Schau gerade auf VOX die Sendung "Ab ins Beet". Da war gerade die rede von Winterharten Palmen!

Was für eine Art Palme ist das?
Gibt es überhaupt winterharte Palmen?



Gruß
Mirko


----------



## Teichforum.info (20. Mai 2006)

Hallo Mirko!

Ich weiss zwar nicht was das für eine Palme ist, aber sie ist Winterhart!


----------



## Teichforum.info (20. Mai 2006)

Hallo,

ist vermutlich ne Hanfpalme - sollte bis -17 C winterhart sein.
Kommt aber auch auf die Lage an d.h. geht im Norden oder in Weinbaulagen aber wohl eher nicht in Bayern.Was sie auch nicht ertragen ist gefrierende Nässe d.h. richtig nass dann -15C ist wie bei winterharten
Kakteen oder Bananen.
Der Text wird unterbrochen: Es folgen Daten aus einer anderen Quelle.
<file path="src/hw/rtl/b5gb_pkg.sv">
// Shared types and constants for the Big5 / GB2312 stream converter.
// Used by every converter module except the table memory; depends on nothing else.
package b5gb_pkg;

  // Table sizes.
  localparam int unsigned Big5Entries = 13973;
  localparam int unsigned GbEntries   = 7614;

  // Field widths.
  localparam int unsigned ByteW  = 8;
  localparam int unsigned IndexW = 14;
  localparam int unsigned WordW  = 16;

  // Row lengths of the two code layouts.
  localparam logic [7:0] Big5RowLen = 8'd157;
  localparam logic [7:0] GbRowLen   = 8'd94;

  // Byte range limits.
  localparam logic [7:0] LeadLo      = 8'ha1;
  localparam logic [7:0] Big5LeadHi  = 8'hf9;
  localparam logic [7:0] Big5LowLo   = 8'h40;
  localparam logic [7:0] Big5LowHi   = 8'h7e;
  localparam logic [7:0] TrailHiLo   = 8'ha1;
  localparam logic [7:0] TrailHiHi   = 8'hfe;
  localparam logic [7:0] GbSymLeadHi = 8'ha9;
  localparam logic [7:0] GbHanLeadLo = 8'hb0;
  localparam logic [7:0] GbHanLeadHi = 8'hf7;

  // Column offsets: upper trail bytes follow the 63 lower ones in a Big5 row,
  // and GB hanzi rows follow the nine symbol rows.
  localparam logic [7:0] Big5UpperColBase = 8'h62;
  localparam logic [7:0] GbHanRowBase     = 8'ha7;

  // Substitution pairs.
  localparam logic [7:0] SubHi     = 8'ha1;
  localparam logic [7:0] B2gSubLo  = 8'hf5;
  localparam logic [7:0] G2bSubLo  = 8'hbc;

  // Direction and command codes.
  localparam logic DirB2g = 1'b0;
  localparam logic DirG2b = 1'b1;
  localparam logic CmdData  = 1'b0;
  localparam logic CmdTable = 1'b1;
  localparam logic SelB2g = 1'b0;
  localparam logic SelG2b = 1'b1;

  // Output queue.
  localparam int unsigned OutDepth = 8;
  localparam int unsigned PtrW     = 3;
  localparam int unsigned CntW     = 4;

  typedef struct packed {
    logic [ByteW-1:0] data;
    logic             last;
  } out_entry_t;

  typedef struct packed {
    logic              valid;
    logic [IndexW-1:0] index;
  } lookup_t;

  // Registered lookup stage control.
  typedef struct packed {
    logic [1:0] cnt;
    logic       pair;
    logic       sub;
    logic       dir;
  } stage_ctrl_t;

endpackage

</file>
<file path="src/hw/rtl/b5gb_index_decode.sv">
// Checks a lead/trail pair for the current direction and computes its table index.
// Depends on b5gb_pkg for byte ranges and row lengths.
module b5gb_index_decode #(
  parameter int unsigned Big5Entries = b5gb_pkg::Big5Entries,
  parameter int unsigned GbEntries   = b5gb_pkg::GbEntries
) (
  input  logic                   dir_i,
  input  logic [7:0]             lead_i,
  input  logic [7:0]             trail_i,
  output b5gb_pkg::lookup_t      lookup_o
);

  localparam logic [14:0] Big5Lim = 15'(Big5Entries);
  localparam logic [14:0] GbLim   = 15'(GbEntries);

  logic       b2g_ok;
  logic       g2b_ok;
  logic       trail_upper;
  logic       trail_lower;
  logic [6:0] row;
  logic [7:0] col;
  logic [7:0] row_len;
  logic [14:0] idx;

  always_comb begin
    trail_upper = (trail_i >= b5gb_pkg::TrailHiLo) && (trail_i <= b5gb_pkg::TrailHiHi);
    trail_lower = (trail_i >= b5gb_pkg::Big5LowLo) && (trail_i <= b5gb_pkg::Big5LowHi);
    b2g_ok = (lead_i >= b5gb_pkg::LeadLo) && (lead_i <= b5gb_pkg::Big5LeadHi)
             && (trail_upper || trail_lower);
    g2b_ok = trail_upper
             && (((lead_i >= b5gb_pkg::LeadLo) && (lead_i <= b5gb_pkg::GbSymLeadHi))
                 || ((lead_i >= b5gb_pkg::GbHanLeadLo) && (lead_i <= b5gb_pkg::GbHanLeadHi)));

    if (dir_i == b5gb_pkg::DirG2b) begin
      row_len = b5gb_pkg::GbRowLen;
      col     = trail_i - b5gb_pkg::TrailHiLo;
      // Hanzi rows sit after the nine symbol rows.
      if (lead_i <= b5gb_pkg::GbSymLeadHi) begin
        row = 7'(lead_i - b5gb_pkg::LeadLo);
      end else begin
        row = 7'(lead_i - b5gb_pkg::GbHanRowBase);
      end
    end else begin
      row_len = b5gb_pkg::Big5RowLen;
      row     = 7'(lead_i - b5gb_pkg::LeadLo);
      if (trail_lower) begin
        col = trail_i - b5gb_pkg::Big5LowLo;
      end else begin
        col = trail_i - b5gb_pkg::Big5UpperColBase;
      end
    end

    idx = (15'(row) * 15'(row_len)) + 15'(col);

    if (dir_i == b5gb_pkg::DirG2b) begin
      lookup_o.valid = g2b_ok && (idx < GbLim);
    end else begin
      lookup_o.valid = b2g_ok && (idx < Big5Lim);
    end
    lookup_o.index = idx[b5gb_pkg::IndexW-1:0];
  end

endmodule

</file>
==> src/hw/rtl/b5gb_out_fifo.sv <==
// Output byte queue: takes up to two bytes per cycle, hands out one per transfer.
// Depends on b5gb_pkg for the entry type and queue depth.
module b5gb_out_fifo (
  input  logic                              clk_i,
  input  logic                              rst_ni,
  input  logic [1:0]                        push_cnt_i,
  input  b5gb_pkg::out_entry_t              push0_i,
  input  b5gb_pkg::out_entry_t              push1_i,
  output logic [b5gb_pkg::CntW-1:0]         count_o,
  output logic                              out_valid_o,
  input  logic                              out_ready_i,
  output b5gb_pkg::out_entry_t              out_o
);

  b5gb_pkg::out_entry_t mem [b5gb_pkg::OutDepth];

  logic [b5gb_pkg::PtrW-1:0] wr_ptr_q, wr_ptr_d;
  logic [b5gb_pkg::PtrW-1:0] rd_ptr_q, rd_ptr_d;
  logic [b5gb_pkg::CntW-1:0] count_q, count_d;
  logic                      pop;

  assign pop         = (count_q != '0) && out_ready_i;
  assign out_valid_o = (count_q != '0);
  assign out_o       = mem[rd_ptr_q];
  assign count_o     = count_q;

  always_comb begin
    wr_ptr_d = wr_ptr_q + b5gb_pkg::PtrW'(push_cnt_i);
    rd_ptr_d = rd_ptr_q + b5gb_pkg::PtrW'(pop);
    count_d  = count_q + b5gb_pkg::CntW'(push_cnt_i) - b5gb_pkg::CntW'(pop);
  end

  always_ff @(posedge clk_i) begin
    if (push_cnt_i != 2'd0) begin
      mem[wr_ptr_q] <= push0_i;
    end
    if (push_cnt_i == 2'd2) begin
      mem[wr_ptr_q + b5gb_pkg::PtrW'(1)] <= push1_i;
    end
  end

  always_ff @(posedge clk_i or negedge rst_ni) begin
    if (!rst_ni) begin
      wr_ptr_q <= '0;
      rd_ptr_q <= '0;
      count_q  <= '0;
    end else begin
      wr_ptr_q <= wr_ptr_d;
      rd_ptr_q <= rd_ptr_d;
      count_q  <= count_d;
    end
  end

`ifndef ASSERT_OFF
  a_no_overflow: assert property (@(posedge clk_i) disable iff (!rst_ni)
    (({1'b0, count_q} + 5'(push_cnt_i)) <= 5'(b5gb_pkg::OutDepth)))
    else $error("output queue overflow");

  a_ptr_count: assert property (@(posedge clk_i) disable iff (!rst_ni)
    (b5gb_pkg::PtrW'(count_q) == (wr_ptr_q - rd_ptr_q)))
    else $error("queue pointers disagree with count");
`endif

endmodule
// RGB output channel
interface hsvrgb_rgb_if;
    logic       valid;
    logic       ready;
    logic [7:0] red;
    logic [7:0] green;
    logic [7:0] blue;

    modport source (output valid, output red, output green, output blue, input ready);
    modport sink   (input valid, input red, input green, input blue, output ready);
endinterface

`default_nettype wire

File: src/design/hsvrgb_front.sv
`default_nettype none

// Stages 1 and 2: hue sector split, then saturation products
module hsvrgb_front
    import hsvrgb_pkg::*;
(
    input  wire logic   clk,
    input  wire logic   rst_n,
    hsvrgb_hsv_if.sink  hsv,
    output terms_t      terms,
    output logic        terms_valid,
    input  wire logic   terms_ready
);

    logic       s1_valid_reg;
    split_t     s1_reg;
    logic       s2_valid_reg;
    terms_t     s2_reg;
    logic       s1_ready;
    logic       s2_ready;
    logic [18:0]    h6;
    split_t     s1_next;
    terms_t     s2_next;
    logic [FracW:0] fc;
    logic [23:0]    sf;
    logic [24:0]    sfc;

    // Stage readiness: a stage takes data when empty or draining
    assign s2_ready = !s2_valid_reg || terms_ready;
    assign s1_ready = !s1_valid_reg || s2_ready;
    assign hsv.ready = s1_ready;

    // Stage 1: hue * 6 split into sector and fraction
    always_comb
    begin
        h6 = {1'b0, hsv.hue, 2'b00} + {2'b00, hsv.hue, 1'b0};
        s1_next.sector = sector_t'(h6[18:16]);
        s1_next.f      = h6[15:0];
        s1_next.v      = hsv.brightness;
        s1_next.s      = hsv.saturation;
    end

    // Stage 2: Den - S*f, Den - S*(1-f) and V*(255-S)
    always_comb
    begin
        fc  = FracOne - {1'b0, s1_reg.f};
        sf  = {16'd0, s1_reg.s} * {8'd0, s1_reg.f};
        sfc = {17'd0, s1_reg.s} * {8'd0, fc};
        s2_next.sector = s1_reg.sector;
        s2_next.v      = s1_reg.v;
        s2_next.tb     = Den - sf;
        s2_next.tc     = Den - sfc[23:0];
        s2_next.pa     = {8'd0, s1_reg.v} * {8'd0, Full - s1_reg.s};
    end

    // Valid bits
    always_ff @(posedge clk or negedge rst_n)
    begin
        if (!rst_n)
        begin
            s1_valid_reg <= 1'b0;
            s2_valid_reg <= 1'b0;
        end
        else
        begin
            if (s1_ready)
                s1_valid_reg <= hsv.valid;
            if (s2_ready)
                s2_valid_reg <= s1_valid_reg;
        end
    end

    // Payload
    always_ff @(posedge clk)
    begin
        if (s1_ready && hsv.valid)
            s1_reg <= s1_next;
        if (s2_ready && s1_valid_reg)
            s2_reg <= s2_next;
    end

    assign terms       = s2_reg;
    assign terms_valid = s2_valid_reg;

endmodule

`default_nettype wire

File: src/design/hsvrgb_scale.sv
`default_nettype none

// Stages 3 and 4: brightness products, then exact divide by 255
module hsvrgb_scale
    import hsvrgb_pkg::*;
(
    input  wire logic   clk,
    input  wire logic   rst_n,
    input  wire terms_t terms,
    input  wire logic   terms_valid,
    output logic        terms_ready,
    output chan_t       chans,
    output logic        chans_valid,
    input  wire logic   chans_ready
);

    logic   s3_valid_reg;
    quot_t  s3_reg;
    logic   s4_valid_reg;
    chan_t  s4_reg;
    logic   s3_ready;
    logic   s4_ready;
    quot_t  s3_next;
    chan_t  s4_next;
    logic [31:0] pb;
    logic [31:0] pc;

    assign s4_ready    = !s4_valid_reg || chans_ready;
    assign s3_ready    = !s3_valid_reg || s4_ready;
    assign terms_ready = s3_ready;

    // Stage 3: V times each term, dropping the 2^16 part of the denominator
    always_comb
    begin
        pb = {24'd0, terms.v} * {8'd0, terms.tb};
        pc = {24'd0, terms.v} * {8'd0, terms.tc};
        s3_next.sector = terms.sector;
        s3_next.v      = terms.v;
        s3_next.qa     = terms.pa;
        s3_next.qb     = pb[31:16];
        s3_next.qc     = pc[31:16];
    end

    // Stage 4: remaining divide by 255
    always_comb
    begin
        s4_next.sector = s3_reg.sector;
        s4_next.v      = s3_reg.v;
        s4_next.a      = div255(s3_reg.qa);
        s4_next.b      = div255(s3_reg.qb);
        s4_next.c      = div255(s3_reg.qc);
    end

    always_ff @(posedge clk or negedge rst_n)
    begin
        if (!rst_n)
        begin
            s3_valid_reg <= 1'b0;
            s4_valid_reg <= 1'b0;
        end
        else
        begin
            if (s3_ready)
                s3_valid_reg <= terms_valid;
            if (s4_ready)
                s4_valid_reg <= s3_valid_reg;
        end
    end

    always_ff @(posedge clk)
    begin
        if (s3_ready && terms_valid)
            s3_reg <= s3_next;
        if (s4_ready && s3_valid_reg)
            s4_reg <= s4_next;
    end

    assign chans       = s4_reg;
    assign chans_valid = s4_valid_reg;

endmodule

`default_nettype wire

File: src/design/hsvrgb_route.sv
`default_nettype none

// Stage 5: sector routing into the output register
module hsvrgb_route
    import hsvrgb_pkg::*;
(
    input  wire logic     clk,
    input  wire logic     rst_n,
    input  wire chan_t    chans,
    input  wire logic     chans_valid,
    output logic          chans_ready,
    hsvrgb_rgb_if.source  rgb
);

    logic             out_valid_reg;
    logic [ChanW-1:0] red_reg;
    logic [ChanW-1:0] green_reg;
    logic [ChanW-1:0] blue_reg;
    logic [ChanW-1:0] red_next;
    logic [ChanW-1:0] green_next;
    logic [ChanW-1:0] blue_next;

    assign chans_ready = !out_valid_reg || rgb.ready;

    // Channel select per sector
    always_comb
    begin
        unique case (chans.sector)
            SEC_RED_YEL:
            begin
                red_next = chans.v; green_next = chans.c; blue_next = chans.a;
            end
            SEC_YEL_GRN:
            begin
                red_next = chans.b; green_next = chans.v; blue_next = chans.a;
            end
            SEC_GRN_CYN:
            begin
                red_next = chans.a; green_next = chans.v; blue_next = chans.c;
            end
            SEC_CYN_BLU:
            begin
                red_next = chans.a; green_next = chans.b; blue_next = chans.v;
            end
            SEC_BLU_MAG:
            begin
                red_next = chans.c; green_next = chans.a; blue_next = chans.v;
            end
            default:
            begin
                red_next = chans.v; green_next = chans.a; blue_next = chans.b;
            end
        endcase
    end

    always_ff @(posedge clk or negedge rst_n)
    begin
        if (!rst_n)
            out_valid_reg <= 1'b0;
        else if (chans_ready)
            out_valid_reg <= chans_valid;
    end

    always_ff @(posedge clk)
    begin
        if (chans_ready && chans_valid)
        begin
            red_reg   <= red_next;
            green_reg <= green_next;
            blue_reg  <= blue_next;
        end
    end

    assign rgb.valid = out_valid_reg;
    assign rgb.red   = red_reg;
    assign rgb.green = green_reg;
    assign rgb.blue  = blue_reg;

endmodule

`default_nettype wire

File: src/design/hsv_to_rgb_converter_unit.sv
// Channel | Dir | Payload                              | Handshake
// hsv     | in  | hue[15:0] saturation[7:0] brightness[7:0] | valid/ready
// rgb     | out | red[7:0] green[7:0] blue[7:0]        | valid/ready
//
// One transaction per cycle sustained while rgb is ready. The register stages
// are sector split, saturation products, brightness products, divide by 255
// and sector routing. Each stage loads when empty or draining, so bubbles
// close up and the input stays ready while any stage is free. A stall on rgb
// holds each full stage with no free stage after it. Reset clears the valid bits only.
`default_nettype none

module hsv_to_rgb_converter_unit
    import hsvrgb_pkg::*;
(
    input  wire logic     clk,
    input  wire logic     rst_n,
    hsvrgb_hsv_if.sink    hsv,
    hsvrgb_rgb_if.source  rgb
);

    terms_t terms;
    logic   terms_valid;
    logic   terms_ready;
    chan_t  chans;
    logic   chans_valid;
    logic   chans_ready;

    hsvrgb_front u_front (
        .clk         (clk),
        .rst_n       (rst_n),
        .hsv         (hsv),
        .terms       (terms),
        .terms_valid (terms_valid),
        .terms_ready (terms_ready)
    );

    hsvrgb_scale u_scale (
        .clk         (clk),
        .rst_n       (rst_n),
        .terms       (terms),
        .terms_valid (terms_valid),
        .terms_ready (terms_ready),
        .chans       (chans),
        .chans_valid (chans_valid),
        .chans_ready (chans_ready)
    );

    hsvrgb_route u_route (
        .clk         (clk),
        .rst_n       (rst_n),
        .chans       (chans),
        .chans_valid (chans_valid),
        .chans_ready (chans_ready),
        .rgb         (rgb)
    );

endmodule

`default_nettype wire

File: src/flat_wrapper.sv
// flat-port wrapper written by rule: the top's interface ports become plain ports
module hsv_to_rgb_converter_unit_flat import hsvrgb_pkg::*;
  (clk, rst_n, hsv_valid, hsv_hue, hsv_saturation, hsv_brightness, hsv_ready, rgb_valid, rgb_red, rgb_green, rgb_blue, rgb_ready);
  hsvrgb_hsv_if hsv_i ();
  hsvrgb_rgb_if rgb_i ();
  input  wire logic clk;
  input  wire logic rst_n;
  input wire logic [$bits(hsv_i.valid)-1:0] hsv_valid;
  input wire logic [$bits(hsv_i.hue)-1:0] hsv_hue;
  input wire logic [$bits(hsv_i.saturation)-1:0] hsv_saturation;
  input wire logic [$bits(hsv_i.brightness)-1:0] hsv_brightness;
  output wire logic [$bits(hsv_i.ready)-1:0] hsv_ready;
  output wire logic [$bits(rgb_i.valid)-1:0] rgb_valid;
  output wire logic [$bits(rgb_i.red)-1:0] rgb_red;
  output wire logic [$bits(rgb_i.green)-1:0] rgb_green;
  output wire logic [$bits(rgb_i.blue)-1:0] rgb_blue;
  input wire logic [$bits(rgb_i.ready)-1:0] rgb_ready;
  assign hsv_i.valid = hsv_valid;
  assign hsv_i.hue = hsv_hue;
  assign hsv_i.saturation = hsv_saturation;
  assign hsv_i.brightness = hsv_brightness;
  assign hsv_ready = hsv_i.ready;
  assign rgb_valid = rgb_i.valid;
  assign rgb_red = rgb_i.red;
  assign rgb_green = rgb_i.green;
  assign rgb_blue = rgb_i.blue;
  assign rgb_i.ready = rgb_ready;
  hsv_to_rgb_converter_unit u_core (.clk(clk), .rst_n(rst_n), .hsv(hsv_i), .rgb(rgb_i));
endmodule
Was hilft ist Noppenfolie oder ein anderer Kälteschutz um den Topf und Stamm.
Gibt oder gab mal einen Palmenversand Palme per Packet glaube ich -
die hatten ne Menge auch an Infos .
Gruß
Markus


----------



## Teichforum.info (21. Mai 2006)

Hallo,

das müsste eine Trachycarpus fortunei sein, die als winterhärteste Palme für Mitteleuropa gilt, ich habe seit diesem Jahr auch eine am Teich


----------



## Teichforum.info (21. Mai 2006)

Moin,

für mich ist das eine Chamaerops excelsa (Hanfpalme).
Ich habe eine Chamaerops hum. ungeschützt im Vorgarten seit 7 Jahren und sie blüht dieses Jahr zum 2en Mal.











Gruß Armin

Meine winterharte Banane ist diesen Winter leider verfault  :cry: .







Gruß Armin

 edit Trachycarpus ist der aktuelle Name der Hanfpalme - die Botaniker wieder


----------